Paul Tibbets, pilot of the aircraft that dropped the first atomic bomb, died Nov. 1 at the age of 92 at his home in Columbus, Ohio. He had been in failing health in recent months.
Paul Warfield Tibbets was born on Feb. 23, 1915, at Quincy, Illinois. He planned to have a career in medicine, but when World War II broke out he joined the Army Air Corps.
He commanded the 340th Bomb Squadron and flew 25 missions in B-17s over Europe and North Africa before returning to the United States to train in B-29s.

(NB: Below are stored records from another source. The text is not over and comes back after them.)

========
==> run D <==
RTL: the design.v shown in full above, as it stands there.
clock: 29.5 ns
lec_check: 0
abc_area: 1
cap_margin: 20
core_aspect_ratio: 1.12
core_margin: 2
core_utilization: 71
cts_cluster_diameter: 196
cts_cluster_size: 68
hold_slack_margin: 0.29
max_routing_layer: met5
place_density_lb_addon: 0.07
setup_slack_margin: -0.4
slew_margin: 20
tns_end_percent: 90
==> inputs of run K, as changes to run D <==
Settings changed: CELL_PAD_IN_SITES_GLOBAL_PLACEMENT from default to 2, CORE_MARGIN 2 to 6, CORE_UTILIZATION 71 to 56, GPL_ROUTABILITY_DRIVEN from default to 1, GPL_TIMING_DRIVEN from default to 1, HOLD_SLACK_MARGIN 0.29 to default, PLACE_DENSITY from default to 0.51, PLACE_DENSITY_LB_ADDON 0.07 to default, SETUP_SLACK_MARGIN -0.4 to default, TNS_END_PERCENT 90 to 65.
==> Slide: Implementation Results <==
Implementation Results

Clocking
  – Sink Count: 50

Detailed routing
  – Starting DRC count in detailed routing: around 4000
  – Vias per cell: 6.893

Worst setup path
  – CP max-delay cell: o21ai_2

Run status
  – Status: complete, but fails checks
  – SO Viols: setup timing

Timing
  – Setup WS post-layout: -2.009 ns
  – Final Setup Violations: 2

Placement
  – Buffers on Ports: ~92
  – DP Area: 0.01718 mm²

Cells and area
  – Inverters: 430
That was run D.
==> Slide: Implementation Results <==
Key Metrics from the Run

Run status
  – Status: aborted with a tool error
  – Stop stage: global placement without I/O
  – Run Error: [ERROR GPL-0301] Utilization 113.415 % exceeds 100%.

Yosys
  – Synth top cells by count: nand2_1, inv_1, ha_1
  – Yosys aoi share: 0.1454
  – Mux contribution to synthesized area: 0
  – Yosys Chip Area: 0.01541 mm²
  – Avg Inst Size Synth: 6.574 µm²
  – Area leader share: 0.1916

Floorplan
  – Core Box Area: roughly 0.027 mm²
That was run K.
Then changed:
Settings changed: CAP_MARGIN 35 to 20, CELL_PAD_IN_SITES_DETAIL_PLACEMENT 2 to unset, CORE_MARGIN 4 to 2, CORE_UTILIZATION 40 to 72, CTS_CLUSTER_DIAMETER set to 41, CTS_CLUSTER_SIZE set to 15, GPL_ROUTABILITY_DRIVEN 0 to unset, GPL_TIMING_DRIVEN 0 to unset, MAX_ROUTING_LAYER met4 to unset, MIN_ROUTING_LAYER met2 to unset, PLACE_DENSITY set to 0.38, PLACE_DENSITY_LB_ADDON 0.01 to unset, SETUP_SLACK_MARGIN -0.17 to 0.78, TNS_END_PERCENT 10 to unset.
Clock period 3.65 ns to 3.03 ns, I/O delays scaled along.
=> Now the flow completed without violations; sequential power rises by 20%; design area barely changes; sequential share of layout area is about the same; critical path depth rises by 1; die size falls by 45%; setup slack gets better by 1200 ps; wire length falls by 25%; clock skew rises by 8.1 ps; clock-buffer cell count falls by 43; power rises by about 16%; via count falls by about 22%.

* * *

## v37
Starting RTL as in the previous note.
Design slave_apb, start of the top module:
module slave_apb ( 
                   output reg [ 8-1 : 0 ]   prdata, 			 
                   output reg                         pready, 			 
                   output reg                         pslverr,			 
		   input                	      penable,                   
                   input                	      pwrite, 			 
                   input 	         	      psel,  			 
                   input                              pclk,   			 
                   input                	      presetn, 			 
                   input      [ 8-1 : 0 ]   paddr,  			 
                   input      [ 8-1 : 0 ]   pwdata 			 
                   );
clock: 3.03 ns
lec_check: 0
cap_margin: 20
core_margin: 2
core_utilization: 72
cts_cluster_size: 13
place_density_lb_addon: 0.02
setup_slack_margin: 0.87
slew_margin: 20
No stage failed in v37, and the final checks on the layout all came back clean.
==> cedar: inputs <==
==> flow/design.v (excerpt) <==
module DWT(clk, inp1,inp2,inp3,inp4,inp5,inp6,inp7,inp8, outp1,outp2,outp3,outp4,outp5,outp6,outp7,outp8,dwt_valid);
export LEC_CHECK = 0
export CAP_MARGIN = 20
export CORE_MARGIN = 2
export CORE_UTILIZATION = 70
export CTS_CLUSTER_SIZE = 37
export HOLD_SLACK_MARGIN = 0.27
export SLEW_MARGIN = 20
create_clock -name core_clock -period 2.43 [get_ports {clk}]
run.sh (not shown) runs the stock make flow with config.mk's settings and CLKGATE_MAP_FILE=.
==> willow (differences from cedar) <==
--- a/flow/config.mk
+++ b/flow/config.mk
@@ -9,5 +9,7 @@
 export CORE_MARGIN = 2
-export CORE_UTILIZATION = 70
-export CTS_CLUSTER_SIZE = 37
-export HOLD_SLACK_MARGIN = 0.27
-export SLEW_MARGIN = 20
+export CORE_UTILIZATION = 72
+export CTS_CLUSTER_DIAMETER = 32
+export CTS_CLUSTER_SIZE = 14
+export PLACE_DENSITY = 0.35
+export SETUP_SLACK_MARGIN = -0.14
+export SLEW_MARGIN = 10
==> flow/constraint.sdc (replaced) <==
create_clock -name core_clock -period 2.33 [get_ports {clk}]
set_input_delay 0.4660 -clock core_clock [delete_from_list [all_inputs] [get_ports {clk}]]
set_output_delay 0.4660 -clock core_clock [all_outputs]
set_load 0.01 [all_outputs]
==> yarrow (differences from cedar) <==
--- a/flow/config.mk
+++ b/flow/config.mk
@@ -9,3 +9,3 @@
 export CORE_MARGIN = 2
-export CORE_UTILIZATION = 70
+export CORE_UTILIZATION = 67
 export CTS_CLUSTER_SIZE = 37
==> flow/constraint.sdc (replaced) <==
create_clock -name core_clock -period 2.22 [get_ports {clk}]
set_input_delay 0.4440 -clock core_clock [delete_from_list [all_inputs] [get_ports {clk}]]
set_output_delay 0.4440 -clock core_clock [all_outputs]
set_load 0.01 [all_outputs]
==> qor summary <==
Clock latency on the worst-skew pair: yarrow 0.83 ns; cedar 0.85 ns; willow -
Power density relative to cell area: yarrow 1460 nW/um^2; cedar 1320 nW/um^2; willow -
R2r endpoint: yarrow x1.name[2].u1.pout[5]$_DFF_P_; cedar x2.name[2].u1.pout[6]$_SDFF_PP0_; willow -
Logic depth of the worst setup path including buffers: yarrow 8; cedar 9; willow -
Hold Crit Class: yarrow register to register; cedar register to register; willow -
Total core area: yarrow 122000 sq um; cedar 118000 sq um; willow 114000 sq um
Dpl cells: yarrow 11600; cedar 11300; willow 11400
CP startpoint kind: yarrow register; cedar register; willow -
Worst setup path category: yarrow register to register; cedar register to register; willow -
Run status: yarrow complete, but fails checks; cedar complete, but fails checks; willow did not finish
Failing step: yarrow -; cedar -; willow global routing (5_1_grt)
Layout check failures: yarrow negative setup slack; cedar negative setup slack; willow -
Relative contribution of combinational cells to total power: yarrow 45.3%; cedar 42.9%; willow -
Critical-path cell with the highest stage delay: yarrow sky130_fd_sc_hd__ha_1; cedar sky130_fd_sc_hd__nor3_1; willow -
Max transition margin: yarrow 53.8%; cedar 55.7%; willow -

========
==> violet: inputs <==
==> flow/design.v <==
module avg(input clk, input [7:0]p1, input [7:0]p2, output reg [7:0]pout);
wire [7:0] outp;
assign outp = {1'b0 , p1[7:1]} + {1'b0 , p2[7:1]};
always@(posedge clk)
begin
	pout <= outp;
end 
endmodule
module subtract(input clk, input [7:0]p1, input [7:0]p2, output reg [7:0]pout);
wire [8:0] diff = {1'b0, p1} - {1'b0, p2};
wire [7:0] mag = diff[8] ? (8'd0 - diff[7:0]) : diff[7:0];
always@(posedge clk)
begin
	pout <= mag/2;
end 
endmodule
module wavelet_1d (clk ,pixel ,pix_out);
input clk ;
input [63:0] pixel ;
output reg [63:0] pix_out;
wire [63:0]pix_out_inter;
wire [63:0] out_illusion ;
genvar i;
	generate 
		for(i=0;i<4;i=i+1) 
		begin : name
			avg u0 (clk,pixel[16*i+7:16*i], pixel[16*i+15:16*i+8],out_illusion[8*i+7:8*i]);
			subtract u1 (clk,pixel[16*i+7:16*i], pixel[16*i+15:16*i+8],out_illusion[8*i+39:8*i+32]);
		end
	endgenerate 
	assign pix_out_inter = {out_illusion[31:0],out_illusion[63:32]};
always@(posedge clk)
	begin
		pix_out <= pix_out_inter;
	end
endmodule
module wavelet_2d (clk ,pixel_out1, pixel_out2 ,pixelcol_out1,pixelcol_out2,dwt_valid);
input clk ;
input [63:0] pixel_out1, pixel_out2 ;
output reg [63:0] pixelcol_out1,pixelcol_out2;
output reg dwt_valid;
wire [63:0]pixelcol1_inter,pixelcol2_inter;
wire [63:0] out_illusion20 ;
wire [63:0] out_illusion21;
genvar j;
	generate 
		for(j=0;j<8;j=j+1) 
		begin : name
			avg u0 (clk,pixel_out1[8*j+7:8*j], pixel_out2[8*j+7:8*j],out_illusion20[8*j+7:8*j]);
			subtract u1 (clk,pixel_out2[8*j+7:8*j], pixel_out1[8*j+7:8*j], out_illusion21[8*j+7:8*j]);
		end
	endgenerate 
	assign pixelcol1_inter = out_illusion20;
	assign pixelcol2_inter = out_illusion21;
always@(posedge clk)
	begin
		pixelcol_out1 <= pixelcol1_inter;
		pixelcol_out2 <= pixelcol2_inter;
	   dwt_valid <= 1'b1;
	end
endmodule
module DWT(clk, inp1,inp2,inp3,inp4,inp5,inp6,inp7,inp8, outp1,outp2,outp3,outp4,outp5,outp6,outp7,outp8,dwt_valid);
input clk;
input [63:0]inp1,inp2,inp3,inp4,inp5,inp6,inp7,inp8;
output [63:0] outp1,outp2,outp3,outp4,outp5,outp6,outp7,outp8;
output dwt_valid;
wire [63:0] inp_1d [7:0];
wire [63:0] out_1d [7:0];
wire dwt_valid1, dwt_valid2, dwt_valid3, dwt_valid4;
assign inp_1d [0] = inp1;
assign inp_1d [1] = inp2;
assign inp_1d [2] = inp3;
assign inp_1d [3] = inp4;
assign inp_1d [4] = inp5;
assign inp_1d [5] = inp6;
assign inp_1d [6] = inp7;
assign inp_1d [7] = inp8;
genvar j;
	generate 
		for(j=0;j<8;j=j+1) 
		begin : name
			wavelet_1d u0(clk,inp_1d[j],out_1d[j]);
		end
	endgenerate 
wavelet_2d x1 (clk, out_1d[0],out_1d[1],outp1,outp5,dwt_valid1);
wavelet_2d x2 (clk, out_1d[2],out_1d[3],outp2,outp6,dwt_valid2);
wavelet_2d x3 (clk, out_1d[4],out_1d[5],outp3,outp7,dwt_valid3);
wavelet_2d x4 (clk, out_1d[6],out_1d[7],outp4,outp8,dwt_valid4);
assign dwt_valid = dwt_valid1 && dwt_valid2 && dwt_valid3 && dwt_valid4;
endmodule
==> flow/run.sh <==
#!/bin/bash
# the make line also repeats each setting of config.mk as NAME=value (left out here)
make -C /OpenROAD-flow-scripts/flow DESIGN_CONFIG=/design/flow/config.mk WORK_HOME=/design/flow/orfs CLKGATE_MAP_FILE= finish
==> flow/config.mk <==
export PLATFORM = sky130hd
export DESIGN_NAME = DWT
export DESIGN_NICKNAME = DWT
export VERILOG_FILES = /design/flow/design.v
export SDC_FILE = /design/flow/constraint.sdc
export NUM_CORES = 4
export LEC_CHECK = 0
export CAP_MARGIN = 15
export CORE_MARGIN = 2
export CORE_UTILIZATION = 72
export CTS_CLUSTER_DIAMETER = 351
export CTS_CLUSTER_SIZE = 100
export PLACE_DENSITY_LB_ADDON = 0.01
export SLEW_MARGIN = 20
export TNS_END_PERCENT = 15
==> flow/constraint.sdc <==
create_clock -name core_clock -period 1.71 [get_ports {clk}]
set_input_delay 0.3420 -clock core_clock [delete_from_list [all_inputs] [get_ports {clk}]]
set_output_delay 0.3420 -clock core_clock [all_outputs]
set_load 0.01 [all_outputs]
==> inputs of nickel, as changes to violet <==
- CAP_MARGIN: 15 -> 20
- CORE_UTILIZATION: 72 -> 63
- CTS_CLUSTER_DIAMETER: 351 -> not set
- CTS_CLUSTER_SIZE: 100 -> not set
- PLACE_DENSITY: not set -> 0.57
- PLACE_DENSITY_LB_ADDON: 0.01 -> not set
- SLEW_MARGIN: 20 -> 10
- TNS_END_PERCENT: 15 -> not set
==> flow/constraint.sdc (replaced) <==
create_clock -name core_clock -period 1.54 [get_ports {clk}]
set_input_delay 0.3080 -clock core_clock [delete_from_list [all_inputs] [get_ports {clk}]]
set_output_delay 0.3080 -clock core_clock [all_outputs]
set_load 0.01 [all_outputs]
==> inputs of quartz, as changes to violet <==
- ABC_AREA: not set -> 1
- CAP_MARGIN: 15 -> 20
- CORE_ASPECT_RATIO: not set -> 1.32
- CORE_UTILIZATION: 72 -> 69
- CTS_CLUSTER_DIAMETER: 351 -> not set
- CTS_CLUSTER_SIZE: 100 -> not set
- PLACE_DENSITY_LB_ADDON: 0.01 -> not set
- SETUP_SLACK_MARGIN: not set -> -0.13
- TNS_END_PERCENT: 15 -> not set
==> flow/constraint.sdc (replaced) <==
create_clock -name core_clock -period 2.44 [get_ports {clk}]
set_input_delay 0.4880 -clock core_clock [delete_from_list [all_inputs] [get_ports {clk}]]
set_output_delay 0.4880 -clock core_clock [all_outputs]
set_load 0.01 [all_outputs]
==> results <==
quartz finished with setup timing left. violet failed in 4_1_cts (DPL-0033). nickel failed in 5_1_grt with DPL-0038.
Between violet and quartz, the lower area after synthesis is in violet (gap about 8%, measured against quartz).
In quartz the synthesized cell count is larger than in nickel, by about 35%.
The highest die size belongs to nickel, the lowest to violet.
==> figures <==
| item | violet | nickel | quartz |
|---|---|---|---|
| Most repeated cell in the gate-level netlist after synthesis | sky130_fd_sc_hd__dfxtp_1 | sky130_fd_sc_hd__dfxtp_1 | sky130_fd_sc_hd__nand2_1 |
| Max Root-Sink Buffers | - | 3 | 3 |
| Post-place setup slack | -1.313 ns | -1.361 ns | -0.4473 ns |
| Synth Area in XOR/XNOR | 0.1034 | 0.1034 | 0.05921 |
| Library cells used by synthesis | 49 | 49 | 39 |
| Row count | 124 | 132 | 152 |
| Status | stopped before the end | stopped before the end | finished with violations |
| Stage where the flow stopped | 4_1_cts | 5_1_grt | - |
| Reasons for failing layout checks | - | - | setup timing |
| Chip area line of the yosys report | 82,590 um^2 | 82,590 um^2 | 89,940 um^2 |
| Mean instance size in the synthesized netlist | 10.29 um^2 | 10.29 um^2 | 8.268 um^2 |
| Total placed instance area | 107,100 um^2 | 110,500 um^2 | 105,400 um^2 |
| Syn Inst Count | 8,029 | 8,029 | 10,880 |
| Post CTS Setup Buffer Count | - | 96 | 0 |
| Number of cells in the design after placement | 12,090 | 12,510 | 14,010 |
| CTS Root Cell | - | sky130_fd_sc_hd__clkbuf_16 | sky130_fd_sc_hd__clkbuf_16 |
| Area fraction in mux cells | 0.008726 | 0.008726 | 0 |
Power figures rest on the tool's default switching activity, not on a simulated workload.
==> v16 <==
==> flow/design.v (excerpt) <==
module alu16bit (
  input clk,                 
  input reset,               
  input [2:0] operation,     
  input [15:0] operand_A,
  input [15:0] operand_B,
  output reg [31:0] result, 
  output reg carry_flag,
  output reg zero_flag
);
==> flow/config.mk <==
export PLATFORM = sky130hd
export DESIGN_NAME = alu16bit
export DESIGN_NICKNAME = alu16bit
export VERILOG_FILES = /design/flow/design.v
export SDC_FILE = /design/flow/constraint.sdc
export NUM_CORES = 4
export LEC_CHECK = 0
export CAP_MARGIN = 10
export CELL_PAD_IN_SITES_GLOBAL_PLACEMENT = 3
export CORE_MARGIN = 8
export CORE_UTILIZATION = 40
export CTS_CLUSTER_DIAMETER = 107
export GPL_ROUTABILITY_DRIVEN = 0
export GPL_TIMING_DRIVEN = 0
export PLACE_DENSITY_LB_ADDON = 0.14
export SETUP_SLACK_MARGIN = -0.55
export SLEW_MARGIN = 5
export TNS_END_PERCENT = 5
==> flow/constraint.sdc <==
create_clock -name core_clock -period 7.2 [get_ports {clk}]
set_input_delay 1.4400 -clock core_clock [delete_from_list [all_inputs] [get_ports {clk}]]
set_output_delay 1.4400 -clock core_clock [all_outputs]
set_load 0.01 [all_outputs]
run.sh (not shown) runs the stock make flow with config.mk's settings and CLKGATE_MAP_FILE=.
==> v3 (differences from v16) <==
==> flow/config.mk (replaced) <==
export PLATFORM = sky130hd
export DESIGN_NAME = alu16bit
export DESIGN_NICKNAME = alu16bit
export VERILOG_FILES = /design/flow/design.v
export SDC_FILE = /design/flow/constraint.sdc
export NUM_CORES = 4
export LEC_CHECK = 0
export CAP_MARGIN = 20
export CORE_MARGIN = 2
export CORE_UTILIZATION = 68
export CTS_CLUSTER_DIAMETER = 51
export MAX_ROUTING_LAYER = met4
export SLEW_MARGIN = 20
==> flow/constraint.sdc (replaced) <==
create_clock -name core_clock -period 7.37 [get_ports {clk}]
set_input_delay 1.4740 -clock core_clock [delete_from_list [all_inputs] [get_ports {clk}]]
set_output_delay 1.4740 -clock core_clock [all_outputs]
set_load 0.01 [all_outputs]
==> v32 (differences from v16) <==
==> flow/config.mk (replaced) <==
export PLATFORM = sky130hd
export DESIGN_NAME = alu16bit
export DESIGN_NICKNAME = alu16bit
export VERILOG_FILES = /design/flow/design.v
export SDC_FILE = /design/flow/constraint.sdc
export NUM_CORES = 4
export LEC_CHECK = 0
export CAP_MARGIN = 20
export CORE_MARGIN = 2
export CORE_UTILIZATION = 53
export PLACE_DENSITY = 0.91
export SETUP_SLACK_MARGIN = -0.22
export SLEW_MARGIN = 20
==> v11 (differences from v16) <==
==> flow/config.mk (replaced) <==
export PLATFORM = sky130hd
export DESIGN_NAME = alu16bit
export DESIGN_NICKNAME = alu16bit
export VERILOG_FILES = /design/flow/design.v
export SDC_FILE = /design/flow/constraint.sdc
export NUM_CORES = 4
export LEC_CHECK = 0
export ABC_AREA = 1
export CAP_MARGIN = 20
export CORE_MARGIN = 2
export CORE_UTILIZATION = 62
export SLEW_MARGIN = 20
==> flow/constraint.sdc (replaced) <==
create_clock -name core_clock -period 6.0 [get_ports {clk}]
set_input_delay 1.2000 -clock core_clock [delete_from_list [all_inputs] [get_ports {clk}]]
set_output_delay 1.2000 -clock core_clock [all_outputs]
set_load 0.01 [all_outputs]
==> results <==
	v3	v32	v16	v11
Inverter count	-	293	293	-
Instance tally after logic synthesis	1,602	1,602	1,602	2,098
Count of sequential standard cells	-	34	34	-
Footprint of the multi-input gates	-	0.01083 mm²	0.01081 mm²	-
Run status	stopped before the end	failed layout checks	failed layout checks	stopped before the end
Last stage reached	5_1_grt	-	-	5_1_grt
Reasons for failing layout checks	-	setup timing	setup timing	-
Buffering overhead	-	16.37%	9.224%	-
Post-synthesis cell count from yosys	1,602	1,602	1,602	2,098
Library cell with the highest instance count after synthesis	sky130_fd_sc_hd__inv_1	sky130_fd_sc_hd__inv_1	sky130_fd_sc_hd__inv_1	sky130_fd_sc_hd__nand2_1
Antenna cells	-	0	1	-
Net count of the finished layout	-	2,234	2,081	-
Comb gates	-	1,199	1,199	-
Die x size	140.1 µm	158.2 µm	193.5 µm	153.5 µm
Portion of the layout cell area used by clock cells	-	1.078%	0.9061%	-
DR top layer	-	met4	met4	-
Tool Warnings	-	58	59	-
Final routed DRC violation total	-	0	0	-
Worst hold stages	-	5	3	-
Number of setup buffers added after CTS	15	6	25	63
Clock-pin transition on the worst setup and hold timing paths	-	0.05 ns	0.06 ns	-
CP required	-	7.42 ns	7.44 ns	-
Fraction of area in registers	-	4.313%	4.650%	-
Arrival time at the worst endpoint	-	7.49 ns	7.86 ns	-
Area fraction in mux cells	0.9035%	0.9035%	0.9035%	0%
==> design/flow/run.sh <==
#!/bin/bash
# the make line also repeats each setting of config.mk as NAME=value (left out here)
make -C /OpenROAD-flow-scripts/flow DESIGN_CONFIG=/design/flow/config.mk WORK_HOME=/design/flow/orfs CLKGATE_MAP_FILE= finish
==> design/flow/config.mk <==
export PLATFORM = sky130hd
export DESIGN_NAME = alu
export DESIGN_NICKNAME = alu
export VERILOG_FILES = /design/flow/design.v
export SDC_FILE = /design/flow/constraint.sdc
export NUM_CORES = 4
export LEC_CHECK = 0
export ABC_AREA = 1
export CAP_MARGIN = 20
export CORE_MARGIN = 2
export CORE_UTILIZATION = 72
export CTS_CLUSTER_DIAMETER = 358
export CTS_CLUSTER_SIZE = 99
export PLACE_DENSITY = 0.42
export SETUP_SLACK_MARGIN = 0.55
export SLEW_MARGIN = 20
export TNS_END_PERCENT = 5
==> design/flow/constraint.sdc <==
create_clock -name core_clock -period 2.72 [get_ports {i_clk}]
set_input_delay 0.5440 -clock core_clock [delete_from_list [all_inputs] [get_ports {i_clk}]]
set_output_delay 0.5440 -clock core_clock [all_outputs]
set_load 0.01 [all_outputs]
Design ieee754multiplier, start of the top module:
module ieee754multiplier (
    input logic clk, rst_n,
    input logic [31:0] a_i,
    input logic [31:0] b_i,
    input logic start_i,
    output logic done_o,
    output logic nan_o,
    output logic inifinit_o,
    output logic overflow_o,
    output logic underflow_o,
    output logic [31:0] product_o
);
Size: roughly 3600 cells after synthesis.
clock: 4.88 ns
lec_check: 0
abc_area: 1
cap_margin: 20
core_margin: 2
core_utilization: 72
cts_cluster_diameter: 372
cts_cluster_size: 100
place_density: 0.39
setup_slack_margin: 0.59
slew_margin: 20
run.sh (not shown) runs the stock make flow with config.mk's settings and CLKGATE_MAP_FILE=.
The first run finished but failed the layout checks on setup timing.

On Aug. 6, 1945, piloting a specially modified B-29 named “Enola Gay” after his mother, Tibbets led a raid on Hiroshima. In the bomb bay was the world’s first nuclear weapon. At least 70,000 people were killed and the blast destroyed much of the city. A few days later a second atomic bomb was dropped on Nagasaki, which resulted in Japan’s surrender.
Tibbets remained in the Air Force after World War II, rising to the rank of brigadier general before retirement. He continued working in aviation for many years after leaving the military, and traveled the country making speeches about his wartime experiences.
In the years after the war Tibbets became a target of anti-nuclear groups and those who argued that the dropping of atomic bombs was unnecessary, on the premise that Japan eventually would have capitulated to the Allies, anyway. Tibbets responded that he had no regrets for his role in the bombing of Hiroshima, because it saved thousands of lives — both Allied and Japanese — by averting the need for a ground-based invasion of Japan to end the war. In 1995, when the Smithsonian proposed displaying “Enola Gay” in the context of the suffering the bombing caused, Tibbets described it as “a damn big insult.”
Over the years, when Tibbets would make public appearances, his presence often would attract protesters. Because of that, he asked that there be no funeral or gravestone because he did not want to give protesters a place to gather. Instead, his family plans to scatter his ashes over the English Channel, where he loved to fly.
Tibbets is survived by his wife, Andrea, and three sons, Paul III, Gene and James.